*Aim of the task*.
Set down exactly the lines below, starting at the one that contains "cmp_c.gt = (a_mag > b_mag);" and ending at the one that contains "else if (inc)", with both of those lines included and nothing else.

★ ★ ★ ★ ★

===== src/rtl/fp_mag_compare.sv =====
// Combinational magnitude compare of {exp,frac} and absolute exponent difference.
module fp_mag_compare
  import fp_sign_pkg::*;
#(
  parameter int unsigned EXP_W = 8,
  parameter int unsigned MAN_W = 23
) (
  input  logic [EXP_W-1:0] a_exp,
  input  logic [MAN_W-1:0] a_frac,
  input  logic [EXP_W-1:0] b_exp,
  input  logic [MAN_W-1:0] b_frac,
  output mag_cmp_t         cmp_c,
  output logic [EXP_W-1:0] exp_diff_c
);

  localparam int unsigned MAG_W  = EXP_W + MAN_W;
  localparam int unsigned DIFF_W = EXP_W + 1;

  logic [MAG_W-1:0]  a_mag;
  logic [MAG_W-1:0]  b_mag;
  logic [DIFF_W-1:0] diff_raw;
  logic [DIFF_W-1:0] diff_abs;

  always_comb begin
    a_mag    = {a_exp, a_frac};
    b_mag    = {b_exp, b_frac};
    cmp_c    = '0;
    cmp_c.gt = (a_mag > b_mag);
    cmp_c.lt = (a_mag < b_mag);
    cmp_c.eq = (a_mag == b_mag);
    // Extra bit carries the borrow so the sign of a_exp - b_exp is known.
    diff_raw   = DIFF_W'(a_exp) - DIFF_W'(b_exp);
    diff_abs   = diff_raw[EXP_W] ? (~diff_raw + DIFF_W'(1)) : diff_raw;
    exp_diff_c = EXP_W'(diff_abs);
  end

endmodule
===== config.mk =====
export PLATFORM = sky130hd
export DESIGN_NAME = led_mode_ctrl_flat
export DESIGN_NICKNAME = d
export VERILOG_FILES = /design/src/rtl/led_mode_ctrl_pkg.sv /design/src/rtl/led_mode_ctrl_if.sv /design/src/rtl/led_mode_ctrl_key_debounce.sv /design/src/rtl/led_mode_ctrl.sv /design/src/flat_wrapper.sv
export SDC_FILE = /design/constraint.sdc
export NUM_CORES = 1
export LEC_CHECK = 0
export BUFFER_PORTS_ARGS = -buffer_cell sky130_fd_sc_hd__buf_2
export CELL_PAD_IN_SITES_DETAIL_PLACEMENT = 0
export CELL_PAD_IN_SITES_GLOBAL_PLACEMENT = 1
export CORE_MARGIN = 2
export CORE_UTILIZATION = 47
export CTS_CLUSTER_SIZE = 25
export DETAILED_ROUTE_END_ITERATION = 10
export PLACE_DENSITY = 0.76
export SLEW_MARGIN = 30
export SYNTH_ARGS = -nofsm -noshare
export SYNTH_HDL_FRONTEND = slang
export SYNTH_SLANG_ARGS = --single-unit

===== constraint.sdc =====
create_clock -name clk -period 2.65 [get_ports clk]
set_input_delay 0.53 -clock clk [delete_from_list [all_inputs] [get_ports clk]]
set_output_delay 0.53 -clock clk [all_outputs]
set_load 0.01 [all_outputs]
===== src/rtl/operand_entry.sv =====
// Four-digit BCD operand entry: sliders auto-repeat digit increments, enter
// commits operand A then B, clear returns to the start from any phase.
module operand_entry_digit (
   input  logic       clk,
   input  logic       clear,
   input  logic       inc,
   output logic [3:0] digit
);
   always_ff @(posedge clk) begin
      if (clear)
         digit <= 4'd0;
      else if (inc)
         digit <= (digit == 4'd9) ? 4'd0 : digit + 4'd1;
   end
endmodule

★ ★ ★ ★ ★

*Solution for this task*.
    cmp_c.gt = (a_mag > b_mag);
    cmp_c.lt = (a_mag < b_mag);
    cmp_c.eq = (a_mag == b_mag);
    // Extra bit carries the borrow so the sign of a_exp - b_exp is known.
    diff_raw   = DIFF_W'(a_exp) - DIFF_W'(b_exp);
    diff_abs   = diff_raw[EXP_W] ? (~diff_raw + DIFF_W'(1)) : diff_raw;
    exp_diff_c = EXP_W'(diff_abs);
  end

endmodule
===== config.mk =====
export PLATFORM = sky130hd
export DESIGN_NAME = led_mode_ctrl_flat
export DESIGN_NICKNAME = d
export VERILOG_FILES = /design/src/rtl/led_mode_ctrl_pkg.sv /design/src/rtl/led_mode_ctrl_if.sv /design/src/rtl/led_mode_ctrl_key_debounce.sv /design/src/rtl/led_mode_ctrl.sv /design/src/flat_wrapper.sv
export SDC_FILE = /design/constraint.sdc
export NUM_CORES = 1
export LEC_CHECK = 0
export BUFFER_PORTS_ARGS = -buffer_cell sky130_fd_sc_hd__buf_2
export CELL_PAD_IN_SITES_DETAIL_PLACEMENT = 0
export CELL_PAD_IN_SITES_GLOBAL_PLACEMENT = 1
export CORE_MARGIN = 2
export CORE_UTILIZATION = 47
export CTS_CLUSTER_SIZE = 25
export DETAILED_ROUTE_END_ITERATION = 10
export PLACE_DENSITY = 0.76
export SLEW_MARGIN = 30
export SYNTH_ARGS = -nofsm -noshare
export SYNTH_HDL_FRONTEND = slang
export SYNTH_SLANG_ARGS = --single-unit

===== constraint.sdc =====
create_clock -name clk -period 2.65 [get_ports clk]
set_input_delay 0.53 -clock clk [delete_from_list [all_inputs] [get_ports clk]]
set_output_delay 0.53 -clock clk [all_outputs]
set_load 0.01 [all_outputs]
===== src/rtl/operand_entry.sv =====
// Four-digit BCD operand entry: sliders auto-repeat digit increments, enter
// commits operand A then B, clear returns to the start from any phase.
module operand_entry_digit (
   input  logic       clk,
   input  logic       clear,
   input  logic       inc,
   output logic [3:0] digit
);
   always_ff @(posedge clk) begin
      if (clear)
         digit <= 4'd0;
      else if (inc)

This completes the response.